Journal of Applied Mathematics and Mechanics
- Discipline: Mathematics
- Language: English
- Edited by: Holm Altenbach

Publication details
- History: 1921–present
- Publisher: Wiley-VCH for the Gesellschaft für Angewandte Mathematik und Mechanik (Germany)
- Frequency: Monthly
- Open access: Hybrid
- Impact factor: 2.3 (2022)

Standard abbreviations
- ISO 4: J. Appl. Math.

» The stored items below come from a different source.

<file path="src/hdl/tire_sensor_payload_parser_core_assert.svh">
// assertion macros for the tire sensor payload parser
`ifndef TIRE_SENSOR_PAYLOAD_PARSER_CORE_ASSERT_SVH
`define TIRE_SENSOR_PAYLOAD_PARSER_CORE_ASSERT_SVH

`ifndef SYNTHESIS
`define TSPP_ASSERT(lbl, prop) \
    lbl: assert property (@(posedge clk) disable iff (!rst_n) (prop)) \
        else $error("tspp assertion failed");
`define TSPP_ASSERT_NEXT(lbl, ante, cons) \
    lbl: assert property (@(posedge clk) disable iff (!rst_n) (ante) |=> (cons)) \
        else $error("tspp assertion failed");
`else
`define TSPP_ASSERT(lbl, prop)
`define TSPP_ASSERT_NEXT(lbl, ante, cons)
`endif

`endif

</file>
<file path="src/hdl/tspp_pkg.sv">
// shared types and constants for the tire sensor payload parser
package tspp_pkg;

    localparam logic [31:0] HEADER_WORD   = 32'h0308_4252;
    localparam logic [15:0] PRESS_MIN_RAW = 16'd148;
    localparam logic [15:0] PRESS_FORCED  = 16'd146;
    localparam logic [15:0] PRESS_ZERO    = 16'd145;
    localparam logic [19:0] PRESS_SCALE   = 20'd655532;

    localparam logic [3:0] OFF_FIRST = 4'd3;
    localparam logic [3:0] OFF_VOLT  = 4'd7;
    localparam logic [3:0] OFF_TEMP  = 4'd8;
    localparam logic [3:0] OFF_PHI   = 4'd9;
    localparam logic [3:0] OFF_PLO   = 4'd10;
    localparam logic [3:0] OFF_END   = 4'd11;

    typedef struct packed {
        logic        ok;
        logic [7:0]  voltage;
        logic [7:0]  temperature;
        logic [15:0] pressure;
    } frame_t;

endpackage

</file>
<file path="src/hdl/tspp_parser.sv">
// per-byte header search, field capture and frame summary register
`include "tire_sensor_payload_parser_core_assert.svh"

module tspp_parser #(
    parameter int MAX_PAYLOAD_BYTES = 255
) (
    input  logic             clk,
    input  logic             rst_n,
    input  logic             in_valid,
    output logic             in_ready,
    input  logic [7:0]       in_byte,
    input  logic             in_last,
    output logic             frm_valid,
    input  logic             frm_ready,
    output tspp_pkg::frame_t frm
);

    localparam int PosW = $clog2(MAX_PAYLOAD_BYTES + 1);

    logic [PosW-1:0]  pos_reg, pos_next;
    logic [23:0]      recent_reg, recent_next;
    logic             found_reg, found_next;
    logic [3:0]       off_reg, off_next;
    logic [7:0]       volt_reg, volt_next;
    logic [7:0]       temp_reg, temp_next;
    logic [15:0]      press_reg, press_next;
    logic             frm_valid_reg, frm_valid_next;
    tspp_pkg::frame_t frm_reg, frm_next;

    logic             in_fire;
    logic             active;
    logic [3:0]       off_inc;

    assign in_ready  = !in_last || !frm_valid_reg || frm_ready;
    assign in_fire   = in_valid && in_ready;
    assign active    = pos_reg != PosW'(MAX_PAYLOAD_BYTES);
    assign off_inc   = off_reg + 4'd1;
    assign frm_valid = frm_valid_reg;
    assign frm       = frm_reg;

    always_comb
    begin
        pos_next    = pos_reg;
        recent_next = recent_reg;
        found_next  = found_reg;
        off_next    = off_reg;
        volt_next   = volt_reg;
        temp_next   = temp_reg;
        press_next  = press_reg;
        frm_next    = '0;
        if (in_fire && active)
        begin
            pos_next    = pos_reg + PosW'(1);
            recent_next = {recent_reg[15:0], in_byte};
            if (!found_reg)
            begin
                if ({recent_reg, in_byte} == tspp_pkg::HEADER_WORD)
                begin
                    found_next = 1'b1;
                    off_next   = tspp_pkg::OFF_FIRST;
                end
            end
            else if (off_reg < tspp_pkg::OFF_END)
            begin
                off_next = off_inc;
                case (off_inc)
                    tspp_pkg::OFF_VOLT: volt_next = in_byte;
                    tspp_pkg::OFF_TEMP: temp_next = in_byte;
                    tspp_pkg::OFF_PHI:  press_next = {in_byte, press_reg[7:0]};
                    tspp_pkg::OFF_PLO:  press_next = {press_reg[15:8], in_byte};
                    default:            ;
                endcase
            end
        end
        if (found_next && off_next >= tspp_pkg::OFF_PLO)
        begin
            frm_next.ok          = 1'b1;
            frm_next.voltage     = volt_next;
            frm_next.temperature = temp_next;
            frm_next.pressure    = (press_next < tspp_pkg::PRESS_MIN_RAW) ?
                                   tspp_pkg::PRESS_FORCED : press_next;
        end
        // packet closes: clear per-packet state
        if (in_fire && in_last)
        begin
            pos_next    = '0;
            recent_next = '0;
            found_next  = 1'b0;
            off_next    = '0;
            volt_next   = '0;
            temp_next   = '0;
            press_next  = '0;
        end
    end

    always_comb
    begin
        if (in_fire && in_last)
        begin
            frm_valid_next = 1'b1;
        end
        else if (frm_ready)
        begin
            frm_valid_next = 1'b0;
        end
        else
        begin
            frm_valid_next = frm_valid_reg;
        end
    end

    always_ff @(posedge clk or negedge rst_n)
    begin
        if (!rst_n)
        begin
            pos_reg       <= '0;
            recent_reg    <= '0;
            found_reg     <= 1'b0;
            off_reg       <= '0;
            volt_reg      <= '0;
            temp_reg      <= '0;
            press_reg     <= '0;
            frm_valid_reg <= 1'b0;
        end
        else
        begin
            pos_reg       <= pos_next;
            recent_reg    <= recent_next;
            found_reg     <= found_next;
            off_reg       <= off_next;
            volt_reg      <= volt_next;
            temp_reg      <= temp_next;
            press_reg     <= press_next;
            frm_valid_reg <= frm_valid_next;
        end
    end

    always_ff @(posedge clk)
    begin
        if (in_fire && in_last)
        begin
            frm_reg <= frm_next;
        end
    end

    `TSPP_ASSERT_NEXT(a_clear_after_last, in_fire && in_last, pos_reg == '0 && !found_reg && off_reg == '0)
    `TSPP_ASSERT(a_offset_range, off_reg <= tspp_pkg::OFF_END)
    `TSPP_ASSERT(a_offset_found, (found_reg && off_reg >= tspp_pkg::OFF_FIRST) || (!found_reg && off_reg == '0))
    `TSPP_ASSERT(a_frame_clamp, !(frm_valid_reg && frm_reg.ok) || frm_reg.pressure >= tspp_pkg::PRESS_FORCED)

endmodule

</file>
<file path="src/hdl/tspp_convert.sv">
// pressure scaling and result register
module tspp_convert (
    input  logic             clk,
    input  logic             rst_n,
    input  logic             frm_valid,
    output logic             frm_ready,
    input  tspp_pkg::frame_t frm,
    output logic             res_valid,
    input  logic             res_ready,
    output logic             res_ok,
    output logic [7:0]       res_voltage,
    output logic [7:0]       res_temperature,
    output logic [15:0]      res_pressure,
    output logic [19:0]      res_centipsi
);

    logic        out_valid_reg, out_valid_next;
    logic        ok_reg;
    logic [7:0]  volt_reg;
    logic [7:0]  temp_reg;
    logic [15:0] press_reg;
    logic [19:0] centi_reg;

    logic        load;
    logic [15:0] gauge;
    logic [35:0] product;

    assign frm_ready = !out_valid_reg || res_ready;
    assign load      = frm_valid && frm_ready;
    assign gauge     = frm.pressure - tspp_pkg::PRESS_ZERO;
    assign product   = {20'd0, gauge} * {16'd0, tspp_pkg::PRESS_SCALE};

    always_comb
    begin
        if (load)
        begin
            out_valid_next = 1'b1;
        end
        else if (res_ready)
        begin
            out_valid_next = 1'b0;
        end
        else
        begin
            out_valid_next = out_valid_reg;
        end
    end

    always_ff @(posedge clk or negedge rst_n)
    begin
        if (!rst_n)
        begin
            out_valid_reg <= 1'b0;
        end
        else
        begin
            out_valid_reg <= out_valid_next;
        end
    end

    always_ff @(posedge clk)
    begin
        if (load)
        begin
            ok_reg    <= frm.ok;
            volt_reg  <= frm.voltage;
            temp_reg  <= frm.temperature;
            press_reg <= frm.pressure;
            centi_reg <= frm.ok ? product[35:16] : 20'd0;
        end
    end

    assign res_valid       = out_valid_reg;
    assign res_ok          = ok_reg;
    assign res_voltage     = volt_reg;
    assign res_temperature = temp_reg;
    assign res_pressure    = press_reg;
    assign res_centipsi    = centi_reg;

endmodule

</file>
<file path="src/hdl/tire_sensor_payload_parser_core.sv">
// top level of the tire sensor payload parser
// Takes one payload byte per transfer on the slave side and gives one result per
// payload on the master side, in the transfer after the byte marked tlast. A byte is
// taken in every cycle unless a tlast byte waits on a full frame register that is not
// yet taken; the block runs as three registered stages (input register, header search
// and capture into a frame register, pressure multiply into the result register).
// Only the first 03 08 'B' 'R' header of a payload counts; bytes past
// MAX_PAYLOAD_BYTES are dropped but tlast still closes the payload. m_tuser is set
// when the header and all eleven frame bytes arrived; otherwise every field is zero.
module tire_sensor_payload_parser_core #(
    parameter int MAX_PAYLOAD_BYTES = 255
) (
    input  logic        clk,
    input  logic        rst_n,
    input  logic        s_tvalid,
    output logic        s_tready,
    input  logic [7:0]  s_tdata,  // data_byte
    input  logic        s_tlast,  // last_byte
    output logic        m_tvalid,
    input  logic        m_tready,
    output logic [55:0] m_tdata,  // voltage_tenths, temperature_deg, pressure_word,
                                  // pressure_centipsi, zero pad
    output logic [0:0]  m_tuser   // frame_valid
);

    logic             in_valid_reg, in_valid_next;
    logic [7:0]       in_byte_reg;
    logic             in_last_reg;
    logic             in_take;

    logic             frm_valid;
    logic             frm_ready;
    tspp_pkg::frame_t frm;

    logic             res_ok;
    logic [7:0]       res_voltage;
    logic [7:0]       res_temperature;
    logic [15:0]      res_pressure;
    logic [19:0]      res_centipsi;

    assign s_tready = !in_valid_reg || in_take;

    always_comb
    begin
        if (s_tvalid && s_tready)
        begin
            in_valid_next = 1'b1;
        end
        else if (in_take)
        begin
            in_valid_next = 1'b0;
        end
        else
        begin
            in_valid_next = in_valid_reg;
        end
    end

    always_ff @(posedge clk or negedge rst_n)
    begin
        if (!rst_n)
        begin
            in_valid_reg <= 1'b0;
        end
        else
        begin
            in_valid_reg <= in_valid_next;
        end
    end

    always_ff @(posedge clk)
    begin
        if (s_tvalid && s_tready)
        begin
            in_byte_reg <= s_tdata;
            in_last_reg <= s_tlast;
        end
    end

    tspp_parser #(
        .MAX_PAYLOAD_BYTES (MAX_PAYLOAD_BYTES)
    ) u_parser (
        .clk       (clk),
        .rst_n     (rst_n),
        .in_valid  (in_valid_reg),
        .in_ready  (in_take),
        .in_byte   (in_byte_reg),
        .in_last   (in_last_reg),
        .frm_valid (frm_valid),
        .frm_ready (frm_ready),
        .frm       (frm)
    );

    tspp_convert u_convert (
        .clk             (clk),
        .rst_n           (rst_n),
        .frm_valid       (frm_valid),
        .frm_ready       (frm_ready),
        .frm             (frm),
        .res_valid       (m_tvalid),
        .res_ready       (m_tready),
        .res_ok          (res_ok),
        .res_voltage     (res_voltage),
        .res_temperature (res_temperature),
        .res_pressure    (res_pressure),
        .res_centipsi    (res_centipsi)
    );

    assign m_tdata = {4'd0, res_centipsi, res_pressure, res_temperature, res_voltage};
    assign m_tuser = res_ok;

endmodule
</file>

Mech.

Indexing
- CODEN: ZAMMAX
- ISSN: 0044-2267 (print) 1521-4001 (web)
- LCCN: 31029347
- OCLC no.: 01590219

Links
- Journal homepage; Journal at Wiley Online Library;

= Journal of Applied Mathematics and Mechanics =

Monthly academic journal

The Journal of Applied Mathematics and Mechanics, also known as Zeitschrift für Angewandte Mathematik und Mechanik or ZAMM, is a monthly peer-reviewed scientific journal dedicated to applied mathematics. It is published by Wiley-VCH on behalf of the Gesellschaft für Angewandte Mathematik und Mechanik. The editor-in-chief is Holm Altenbach (Otto von Guericke University Magdeburg). According to the Journal Citation Reports, the journal has a 2022 impact factor of 2.3.

==Publication history==
The journal's first issue appeared in 1921, published by the Verein Deutscher Ingenieure and edited by Richard von Mises.